To solve the problem, we will use the given Fourier Transform (FT) of the triangular pulse $f(t)$ in Fig. (a) and apply time-shifting properties for the other figures (b), (c), and (d).

The FT of the triangular pulse $f(t)$ in Fig. (a) is given as: $F(\omega) = \frac{1}{\omega^2} \left( e^{j\omega} - j\omega e^{j\omega} - 1 \right)$

Step 1: Time-Shifting Property of Fourier Transform

If $f(t)$ has the Fourier Transform $F(\omega)$, then the time-shifted signal $f(t - t_0)$ has the Fourier Transform: $F(\omega) e^{-j\omega t_0}$

Here:

• $t_0$ is the amount of shift in time.

Step 2: Solving for Figures

(b): Fig. (b) - $f_b(t)$

• In Fig. (b), the triangular pulse is shifted to the right by $t_0 = 1$.
• Using the time-shifting property: $F_b(\omega) = F(\omega) \cdot e^{-j\omega}$

(c): Fig. (c) - $f_c(t)$

• In Fig. (c), the triangular pulse consists of two shifted pulses:
  • One shifted to the left by $t_0 = -1$
  • One shifted to the right by $t_0 = 1$
• The signal can be expressed as: $f_c(t) = f(t + 1) + f(t - 1)$
• Using the time-shifting property, the FT of $f_c(t)$ is: $F_c(\omega) = F(\omega) e^{j\omega} + F(\omega) e^{-j\omega}$
• Simplify: $F_c(\omega) = F(\omega) \left( e^{j\omega} + e^{-j\omega} \right)$
• Using Euler's formula $e^{j\omega} + e^{-j\omega} = 2\cos(\omega)$, we get: $F_c(\omega) = 2F(\omega) \cos(\omega)$

(d): Fig. (d) - $f_d(t)$

• In Fig. (d), the triangular pulse is shifted to the left by $t_0 = -1$.
• Using the time-shifting property: $F_d(\omega) = F(\omega) e^{j\omega}$

Final Results

The Fourier Transforms for the given signals are:

1. Fig. (b): $F_b(\omega) = F(\omega) e^{-j\omega}$
2. Fig. (c): $F_c(\omega) = 2F(\omega) \cos(\omega)$
3. Fig. (d): $F_d(\omega) = F(\omega) e^{j\omega}$

Let me know if you would like a more detailed explanation or any clarification!

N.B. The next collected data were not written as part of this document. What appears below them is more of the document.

$ cat src/rtl/cmtc_pkg.sv
// Shared definitions for the compare-match timer counter channel.
// Assumes a 3-bit register address space and at most 8 tick sources.
package cmtc_pkg;
    localparam int ADDR_W = 3;
    localparam int SEL_W  = 3;
    localparam int FLAG_W = 3;   // 0: RA match, 1: RC match, 2: overflow

    typedef enum logic [ADDR_W-1:0] {
        A_MODE = 3'd0,
        A_CMD  = 3'd1,
        A_RA   = 3'd2,
        A_RC   = 3'd3,
        A_CNT  = 3'd4,
        A_STAT = 3'd5,
        A_IEN  = 3'd6,
        A_IDIS = 3'd7
    } reg_addr_e;

    typedef struct packed {
        logic             rc_clr;    // bit6
        logic             ra_set;    // bit5
        logic             stop_rc;   // bit4
        logic             auto_rst;  // bit3
        logic [SEL_W-1:0] sel;       // bits 2..0
    } mode_t;

    localparam int MODE_W = $bits(mode_t);
endpackage

$ cat src/rtl/cmtc_clk_mux.sv
// Tick source selector: presents the tick line picked by the select code.
// Assumes ticks are one-cycle enables in the clk domain. The order is
// prescaled, then slow, then external. Codes beyond the source count give no tick.
module cmtc_clk_mux #(
    parameter int N_PRESC = 4,
    parameter int N_EXT   = 3,
    parameter int SEL_W   = 3
) (
    input  logic [N_PRESC-1:0] presc_tick,
    input  logic               slow_tick,
    input  logic [N_EXT-1:0]   ext_tick,
    input  logic [SEL_W-1:0]   sel,
    output logic               tick
);
    localparam int N_SRC = N_PRESC + 1 + N_EXT;

    logic [N_SRC-1:0] src;
    assign src = {ext_tick, slow_tick, presc_tick};

    // Pick the selected source by index.
    always_comb begin
        tick = 1'b0;
        for (int i = 0; i < N_SRC; i++) begin
            if (sel == SEL_W'(i)) tick = src[i];
        end
    end
endmodule

$ cat src/rtl/cmtc_counter.sv
// Counter core: the count register, the clock-enable state and the compare events.
// Assumes the command bits are single-cycle pulses from a register write.
// Events are judged on the count held at the tick edge.
module cmtc_counter #(
    parameter int CNT_W = 16
) (
    input  logic             clk,
    input  logic             rst_n,
    input  logic             tick,
    input  logic             auto_rst,
    input  logic             stop_rc,
    input  logic [CNT_W-1:0] ra,
    input  logic [CNT_W-1:0] rc,
    input  logic             cmd_en,
    input  logic             cmd_dis,
    input  logic             cmd_trig,
    output logic [CNT_W-1:0] count,
    output logic             running,
    output logic             ev_ra,
    output logic             ev_rc,
    output logic             ev_ovf
);
    logic adv;
    logic at_top;

    assign adv    = running && tick && !cmd_trig;
    assign at_top = (count == {CNT_W{1'b1}});
    assign ev_ra  = adv && (count == ra);
    assign ev_rc  = adv && (count == rc);
    assign ev_ovf = adv && at_top && !(auto_rst && (count == rc));

    // Count update: the trigger clears the count, otherwise it advances or restarts.
    always_ff @(posedge clk) begin
        if (!rst_n) begin
            count <= '0;
        end else if (cmd_trig) begin
            count <= '0;
        end else if (adv) begin
            if (auto_rst && (count == rc)) count <= '0;
            else                           count <= count + CNT_W'(1);
        end
    end

    // Clock-enable state: disable beats enable, and a one-shot match stops the clock.
    always_ff @(posedge clk) begin
        if (!rst_n)                       running <= 1'b0;
        else if (cmd_dis)                 running <= 1'b0;
        else if (cmd_en)                  running <= 1'b1;
        else if (ev_rc && stop_rc && auto_rst) running <= 1'b0;
    end
endmodule

$ cat src/rtl/cmtc_status.sv
// Status flags, interrupt mask and interrupt line.
// Assumes the read-clear pulse comes from a status read. Events in the same
// cycle as the clear are kept.
module cmtc_status #(
    parameter int FLAG_W = 3
) (
    input  logic              clk,
    input  logic              rst_n,
    input  logic [FLAG_W-1:0] ev,
    input  logic              rd_clr,
    input  logic              ien_wr,
    input  logic              idis_wr,
    input  logic [FLAG_W-1:0] wmask,
    output logic [FLAG_W-1:0] flags,
    output logic [FLAG_W-1:0] mask,
    output logic              irq
);
    // Latch events; a status read clears the older flags.
    always_ff @(posedge clk) begin
        if (!rst_n) flags <= '0;
        else        flags <= (flags & ~{FLAG_W{rd_clr}}) | ev;
    end

    // Mask update: IEN sets bits, IDIS clears them.
    always_ff @(posedge clk) begin
        if (!rst_n) begin
            mask <= '0;
        end else begin
            mask <= (mask | (ien_wr ? wmask : '0)) & ~(idis_wr ? wmask : '0);
        end
    end

    assign irq = |(flags & mask);
endmodule

$ cat src/rtl/cmtc_channel.sv
// Top of the compare-match timer counter channel: register file, command
// decode, read mux and waveform output. Assumes single-cycle read and write
// strobes; read data is registered and valid the cycle after rd_en.
module cmtc_channel #(
    parameter int CNT_W   = 16,
    parameter int N_PRESC = 4,
    parameter int N_EXT   = 3
) (
    input  logic                      clk,
    input  logic                      rst_n,
    input  logic                      wr_en,
    input  logic                      rd_en,
    input  logic [cmtc_pkg::ADDR_W-1:0] addr,
    input  logic [CNT_W-1:0]          wdata,
    output logic [CNT_W-1:0]          rdata,
    input  logic [N_PRESC-1:0]        presc_tick,
    input  logic                      slow_tick,
    input  logic [N_EXT-1:0]          ext_tick,
    output logic                      wave_out,
    output logic                      irq
);
    import cmtc_pkg::*;

    mode_t              mode_q;
    logic [CNT_W-1:0]   ra_q, rc_q, count;
    logic               tick, running;
    logic               ev_ra, ev_rc, ev_ovf;
    logic [FLAG_W-1:0]  flags, mask;
    logic               cmd_wr;

    assign cmd_wr = wr_en && (addr == A_CMD);

    // Configuration registers: mode and compare values.
    always_ff @(posedge clk) begin
        if (!rst_n) begin
            mode_q <= '0;
            ra_q   <= '0;
            rc_q   <= '0;
        end else if (wr_en) begin
            case (reg_addr_e'(addr))
                A_MODE:  mode_q <= mode_t'(wdata[MODE_W-1:0]);
                A_RA:    ra_q   <= wdata;
                A_RC:    rc_q   <= wdata;
                default: ;
            endcase
        end
    end

    cmtc_clk_mux #(.N_PRESC(N_PRESC), .N_EXT(N_EXT), .SEL_W(SEL_W)) mux_i (
        .presc_tick(presc_tick),
        .slow_tick (slow_tick),
        .ext_tick  (ext_tick),
        .sel       (mode_q.sel),
        .tick      (tick)
    );

    cmtc_counter #(.CNT_W(CNT_W)) cnt_i (
        .clk     (clk),
        .rst_n   (rst_n),
        .tick    (tick),
        .auto_rst(mode_q.auto_rst),
        .stop_rc (mode_q.stop_rc),
        .ra      (ra_q),
        .rc      (rc_q),
        .cmd_en  (cmd_wr && wdata[0]),
        .cmd_dis (cmd_wr && wdata[1]),
        .cmd_trig(cmd_wr && wdata[2]),
        .count   (count),
        .running (running),
        .ev_ra   (ev_ra),
        .ev_rc   (ev_rc),
        .ev_ovf  (ev_ovf)
    );

    cmtc_status #(.FLAG_W(FLAG_W)) stat_i (
        .clk    (clk),
        .rst_n  (rst_n),
        .ev     ({ev_ovf, ev_rc, ev_ra}),
        .rd_clr (rd_en && (addr == A_STAT)),
        .ien_wr (wr_en && (addr == A_IEN)),
        .idis_wr(wr_en && (addr == A_IDIS)),
        .wmask  (wdata[FLAG_W-1:0]),
        .flags  (flags),
        .mask   (mask),
        .irq    (irq)
    );

    // Waveform pin: an RC clear beats an RA set.
    always_ff @(posedge clk) begin
        if (!rst_n)                         wave_out <= 1'b0;
        else if (ev_rc && mode_q.rc_clr)    wave_out <= 1'b0;
        else if (ev_ra && mode_q.ra_set)    wave_out <= 1'b1;
    end

    // Registered read mux.
    always_ff @(posedge clk) begin
        if (!rst_n) begin
            rdata <= '0;
        end else if (rd_en) begin
            rdata <= '0;
            case (reg_addr_e'(addr))
                A_MODE: rdata[MODE_W-1:0] <= mode_q;
                A_RA:   rdata <= ra_q;
                A_RC:   rdata <= rc_q;
                A_CNT:  rdata <= count;
                A_STAT: rdata[FLAG_W:0] <= {running, flags};
                A_IEN:  rdata[FLAG_W-1:0] <= mask;
                default: ;
            endcase
        end
    end
endmodule


$ cat config.mk
export PLATFORM = sky130hd
export DESIGN_NAME = cmtc_channel
export DESIGN_NICKNAME = d
export VERILOG_FILES = /design/src/rtl/cmtc_pkg.sv /design/src/rtl/cmtc_clk_mux.sv /design/src/rtl/cmtc_counter.sv /design/src/rtl/cmtc_status.sv /design/src/rtl/cmtc_channel.sv
export SDC_FILE = /design/constraint.sdc
export NUM_CORES = 1
export LEC_CHECK = 0
export ABC_CLOCK_PERIOD_IN_PS = 2550
export BUFFER_PORTS_ARGS = -buffer_cell sky130_fd_sc_hd__buf_4
export CORE_MARGIN = 2
export CORE_UTILIZATION = 45
export CTS_CLUSTER_SIZE = 25
export DETAILED_ROUTE_END_ITERATION = 10
export GPL_ROUTABILITY_DRIVEN = 1
export GPL_TIMING_DRIVEN = 1
export PLACE_DENSITY = 0.75
export SETUP_SLACK_MARGIN = 0.4
export SLEW_MARGIN = 20
export SYNTH_ARGS = -nofsm -noshare
export SYNTH_HDL_FRONTEND = slang
export SYNTH_SLANG_ARGS = --single-unit
$ cat constraint.sdc
create_clock -name clk -period 2.55 [get_ports clk]
set_input_delay 0.3825 -clock clk [delete_from_list [all_inputs] [get_ports clk]]
set_output_delay 0.3825 -clock clk [all_outputs]
set_load 0.02 [all_outputs]
==> impl_metrics.json, run 1 <==
{
  "run_status": "finished, final reports clean",
  "start_util": 0.466,
  "grt_pass1_wl_um": 17700,
  "maxCapViolations": 0,
  "r2r_setup_slack_ns": 0.56,
  "clockRootBuffer": "clkbuf_8",
  "die-area_sq_um": 9910,
  "synth.largest_area_cell": "dfxtp_1",
  "drc_errors": 0,
  "r2r_end": "wave_out",
  "port_buffers": 48,
  "hold_depth": 3,
  "period_needed_ns": 1.99,
  "ys_seq_elements": 79,
  "die_y_um": 99.5,
  "synth_top_family_by_area": "simple AND/OR/NAND/NOR gates",
  "drt_first_pass_iters": 5,
  "cp_slowest_cell": "nor3_1",
  "area_growth_pct": 15.8,
  "synth_area_sq_um": 4110,
  "wl_per_cell_um": 16.8,
  "power_switching_uw": 648,
  "setup.worst_path.end": "wave_out",
  "synth.area.top_cells": "dfxtp_1 (39%), nand2_1 (6.9%), a21oi_1 (6.5%), xnor2_1 (6.2%), mux2i_1 (5.6%)",
  "fin_util": 0.540,
  "synth_top_area_share": 0.385,
  "drive_above_1_share": 0.159,
  "setup_tns_ns": 0,
  "crit_buf_inv": 0,
  "dpl_cell_area_sq_um": 4490,
  "worstHoldPathType": "input pin to register",
  "cp_data_arrival_time_ns": 2.27,
  "via_count": 3816,
  "h-tree-depth": 3,
  "synth_compound_area_frac": 0.150,
  "tightest_slew_ns": 0.735,
  "period_share": 0.779,
  "cpPeakStageDelay_ns": 0.62,
  "cts_tree": "built",
  "drtIter0Drc": 426,
  "slew_violations": 0,
  "grtUsageTotal": 0.224,
  "io_pins": 49,
  "clk_path_buf_depth": 2,
  "die_w_um": 99.5,
  "setup_viol": 0,
  "grt-ovfl-total": 0,
  "max_freq_mhz": 503,
  "cts_hold_buffers": 0,
  "crit_path_start": "mode_q[1]",
  "peakVddDrop_mv": 0.338,
  "pwr-share-clk": 0.413,
  "synth-simple-area-share": 0.244,
  "synthMuxAreaShare": 0.0698,
  "yosysUniqueCellTypes": 55,
  "r2r_start": "mode_q[1]",
  "end_kind": "register",
  "r2r.worst_path.cells": 5,
  "insertion_delay_ns": 0.36,
  "path_depth": 5,
  "rows": 34,
  "first_global_vias": 3546,
  "n_antenna_cell": 0,
  "clkTransAtPathRegs_ns": 0.08,
  "drtAntennaViolNets": 0,
  "p_leak_uw": 0.00178,
  "antenna_found_initial": 0,
  "async_flop_share": 0,
  "gp_congestion": 0.964,
  "post-dp-hpwl_um": 7910,
  "hold_viol_final": 0,
  "syn_inst": 510,
  "synth_ff_type": "dfxtp_1",
  "start_kind": "register",
  "vias_per_cell": 5.89,
  "synth_nets": 542,
  "pwr-share-seq": 0.493,
  "seq_area_frac_synth": 0.385,
  "fin_nets": 567,
  "yosys_warnings": 0,
  "core_area_sq_um": 8810,
  "mostFrequentLayoutCell": "dfxtp_1",
  "pwr-share-comb": 0.094,
  "max_slew_margin": 0.508,
  "crit_type": "register to register",
  "rsz0062_at_grt": "false",
  "grt_max_degree": 42,
  "clock_skew_ns": 0.00645,
  "worstPathCellList": "nor2_1 -> a22o_1 -> nor3_1 -> a31oi_1 -> a211oi_1",
  "synth_adder_area_share": 0.00305,
  "synth_xor_area_frac": 0.0959,
  "p_per_area_nw_per_um2": 542,
  "p_int_uw": 1930,
  "cts_num_sinks": 79,
  "swShare": 0.251,
  "critical-path-top-delay-family": "compound AO/OA/AOI/OAI gates",
  "wl_um": 10900,
  "required_ns": 2.83,
  "design_area_sq_um": 4760,
  "syn_area_per_cell_sq_um": 8.05,
  "synth_edf_count": 0,
  "cts_buffers": 9,
  "layout_common_cells": "dfxtp_1 (78), nand2_1 (76), buf_4 (57)",
  "critPathMaxFanout": 15
}
-- state kept, by name, summed over array words and instances, names as in the netlist --
| name | flops |
|---|---|
| cnt_i.count | 16 |
| cnt_i.running | 1 |
| mode_q | 7 |
| ra_q | 16 |
| rc_q | 16 |
| rdata | 16 |
| stat_i.flags | 3 |
| stat_i.mask | 3 |
| wave_out | 1 |
-- per-stage QoR --
step,hold slack (ns),setup WS (ns),total power [uW],cells
2_1_floorplan,0.436,0.783,1440,510
3_3_place_gp,0.447,0.523,1530,631
3_5_place_dp,0.460,0.457,1530,631
4_1_cts,0.262,0.452,2580,647
5_1_grt,0.268,0.440,2660,648
6_report,0.273,0.563,2580,648
-- layer usage --
| metal | routed length [um] | vias to the layer above | global-route usage |
|---|---|---|---|
| li1 | - | 1816 | - |
| met1 | 4750 | 1801 | 0.305 |
| met2 | 5030 | 178 | 0.344 |
| met3 | 891 | 21 | 0.0471 |
| met4 | 245 | 0 | 0.0991 |
| met5 | 0 | - | 0 |
-- power groups by stage --
stage	Clock [uW]	Sequential, uW	Combinational (uW)
after floorplan	0	1300	140
after global placement	0	1300	228
after detailed placement	0	1300	232
after CTS	1070	1270	233
after global routing	1130	1270	262
final	1060	1270	243
-- synth_stat cells, types with 8 or more instances --
| cell type | number |
|---|---|
| nand2_1 | 76 |
| xnor2_1 | 29 |
| dfxtp_1 | 79 |
| and2_1 | 14 |
| buf_2 | 8 |
| nor2_1 | 47 |
| o2bb2ai_1 | 9 |
| clkbuf_1 | 31 |
| nor4_1 | 15 |
| nand3_1 | 15 |
| mux2i_1 | 23 |
| a21oi_1 | 53 |
| xor2_1 | 16 |
| nand4_1 | 12 |
-- cells by family after synthesis --
kind of cell / Yosys count
AOI/OAI and AO/OA: 97
xor gates and xnor gates: 45
adders and majority gates: 1
buffers and inverters: 52
DFF: 79
muxes: 27
and+or+nand+nor: 209
-- how the worst min path moves through the flow --
| stage | start | to | slack, ns |
|---|---|---|---|
| floorplan | mode_q[6] | wave_out | 0.44 |
| global placement | rdata[0] | rdata[0] | 0.45 |
| detailed placement | rdata[0] | rdata[0] | 0.46 |
| CTS | wdata[10] | ra_q[10] | 0.26 |
| global route | wdata[10] | ra_q[10] | 0.27 |
| finish | wdata[8] | ra_q[8] | 0.27 |
-- worst min-delay path: stages --
cell     delay (ns)
buf_4          0.11
nand2_1        0.05
a21oi_1        0.05
-- what timing repair did --
item                                    CTS  global route
gates resized for setup                   0             3
setup buffers                             0             1
endpoints found under the setup margin    0            19
hold endpoints to repair                  0             0
-- layout make-up --
type,count,area (sq um)
clock buffer,10,138
clock inverter,6,93.8
fill,802,4050
inverter,8,30.0
multi-input combinational,379,2330
sequential,79,1580
tap,108,135
timing repair buffer,58,448
(Power assumes the default switching activity.)
==> inputs of run 2 (changes only) <==
--- a/config.mk
+++ b/config.mk
@@ -5,7 +5,7 @@
 export SDC_FILE = /design/constraint.sdc
 export NUM_CORES = 1
 export LEC_CHECK = 0
-export ABC_CLOCK_PERIOD_IN_PS = 2550
+export ABC_CLOCK_PERIOD_IN_PS = 1600
 export BUFFER_PORTS_ARGS = -buffer_cell sky130_fd_sc_hd__buf_4
 export CORE_MARGIN = 2
 export CORE_UTILIZATION = 45
@@ -13,7 +13,7 @@
 export DETAILED_ROUTE_END_ITERATION = 10
 export GPL_ROUTABILITY_DRIVEN = 1
 export GPL_TIMING_DRIVEN = 1
-export PLACE_DENSITY = 0.75
+export PLACE_DENSITY = 0.78
 export SETUP_SLACK_MARGIN = 0.4
 export SLEW_MARGIN = 20
 export SYNTH_ARGS = -nofsm -noshare
==> constraint.sdc (replaced) <==
create_clock -name clk -period 1.6 [get_ports clk]
set_input_delay 0.24 -clock clk [delete_from_list [all_inputs] [get_ports clk]]
set_output_delay 0.24 -clock clk [all_outputs]
set_load 0.02 [all_outputs]
==> impl_metrics.json, run 2 (synthesized netlist as in run 1, its figures left out) <==
{
  "run_status": "complete, but fails checks",
  "violations": "setup timing",
  "grt-ovfl-total": 0,
  "critPathMaxFanout": 15,
  "rows": 34,
  "cts_num_sinks": 79,
  "p_per_area_nw_per_um2": 725,
  "grt_max_degree": 40,
  "dp.cells": 709,
  "dpl_cell_area_sq_um": 5210,
  "regArea_sq_um": 1610,
  "clk_path_buf_depth": 2,
  "vias_per_cell": 5.88,
  "period_needed_ns": 1.78,
  "multi_input_comb_area_sq_um": 2540,
  "drt_first_pass_iters": 5,
  "drtAntennaViolNets": 0,
  "gp_congestion": 0.993,
  "period_share": 1.11,
  "first_global_vias": 3993,
  "drc_errors": 0,
  "hold_viol_final": 0,
  "die-area_sq_um": 9910,
  "worstHoldPathType": "input pin to register",
  "port_buffers": 48,
  "fillerInstances": 690,
  "timing.final.ws_setup_ns": -0.180,
  "h-tree-depth": 3,
  "antenna_found_initial": 0,
  "fin_nets": 646,
  "grtUsageTotal": 0.268,
  "wl_per_cell_um": 18.3,
  "cts_buffers": 9,
  "die_y_um": 99.5,
  "clkTransAtPathRegs_ns": 0.09,
  "cts_tree": "built",
  "start_kind": "register",
  "n_antenna_cell": 0,
  "clock_skew_ns": 0.00882,
  "via_count": 4277,
  "dp_slack_ns": -0.232,
  "maxCapViolations": 0,
  "peakVddDrop_mv": 0.454,
  "cts_hold_buffers": 0,
  "start_util": 0.466,
  "slew_violations": 0,
  "die_w_um": 99.5,
  "setup_viol": 20,
  "io_pins": 49,
  "design_area_sq_um": 5680,
  "area_growth_pct": 38.2,
  "p_leak_uw": 0.00227,
  "required_ns": 1.85,
  "tightest_slew_ns": 0.403,
  "drtIter0Drc": 637,
  "insertion_delay_ns": 0.36,
  "stdcell_count": 727,
  "crit_type": "register to register",
  "clockRootBuffer": "clkbuf_8",
  "end_kind": "register",
  "max_slew_margin": 0.732,
  "wl_um": 13300,
  "layout_common_cells": "buf_4 (119), nand2_1 (76), dfxtp_1 (57)",
  "p_total_uw": 4120,
  "r2r_setup_slack_ns": -0.18,
  "drive_above_1_share": 0.359,
  "max_freq_mhz": 562,
  "cp_data_arrival_time_ns": 2.03,
  "rsz0062_at_grt": "true",
  "post-dp-hpwl_um": 9510,
  "grt_pass1_wl_um": 20800,
  "mostFrequentLayoutCell": "buf_4",
  "core_area_sq_um": 8810
}
run 2: power by group:
part           leakage [uW]  switching (uW)  internal [uW]
Combinational       0.00153             296            253
Sequential         0.000650            28.9           1990
Clock             0.0000964             810            736
run 2: area by class of cell:
cell class	count	share of cell area
clock buffers	9	0.0218
clock inverters	7	0.0141
well taps	108	0.0238
repair buffers	137	0.204
multi-input cells	379	0.447
inverters	8	0.00529
flip-flops and latches	79	0.284
run 2: worst paths after layout:
check / startpoint / end / cells after the start
min reg2reg: rdata[0] / rdata[0] / 2
max reg2reg: mode_q[2] / cnt_i.count[0] / 6
max: mode_q[2] / cnt_i.count[0] / 6
min: wdata[9] / rc_q[9] / 3
run 2: critical path, cell delays in order (launching register included):
cell and delay [ns]:
dfxtp_4 0.37, mux2i_1 0.12, a22o_2 0.29, or4_4 0.51
o21ai_4 0.16, buf_12 0.15, nor2_1 0.06
run 2: what timing repair did:
action / CTS / global route
endpoints found under the setup margin: 30 / 42
hold endpoints to repair: 0 / 0
buffers inserted: 2 / 0
pin swaps: 5 / 24
gates resized for setup: 21 / 54
run 2: layer usage:
metal | share of wire | wire length, um | global-route usage
met1 | 0.42 | 5620 | 0.363
met2 | 0.47 | 6230 | 0.425
met3 | 0.087 | 1150 | 0.0618
met4 | 0.024 | 320 | 0.0832
met5 | 0 | 0 | 0
run 2: per-stage QoR:
step / util / setup TNS, ns / hold WS (ns)
floorplan: - / -1.69 / 0.362
global placement: 0.592 / -2.63 / 0.443
detailed placement: 0.592 / -4.07 / 0.451
CTS: 0.622 / -2.50 / 0.112
global route: 0.645 / -4.29 / 0.118
finish: 0.645 / -2.91 / 0.118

Here are 5 related questions to expand your understanding:

1. What is the Fourier Transform of a shifted rectangular pulse?
2. How does the time-scaling property of FT affect a signal?
3. What happens to the FT if the triangular pulse is scaled in amplitude?
4. How can we use convolution properties to solve FTs of composite signals?
5. How does the phase shift appear in the FT when time-shifting is applied?

Tip: The time-shifting property of Fourier Transform introduces a phase factor $e^{-j\omega t_0}$, which affects only the phase, not the magnitude.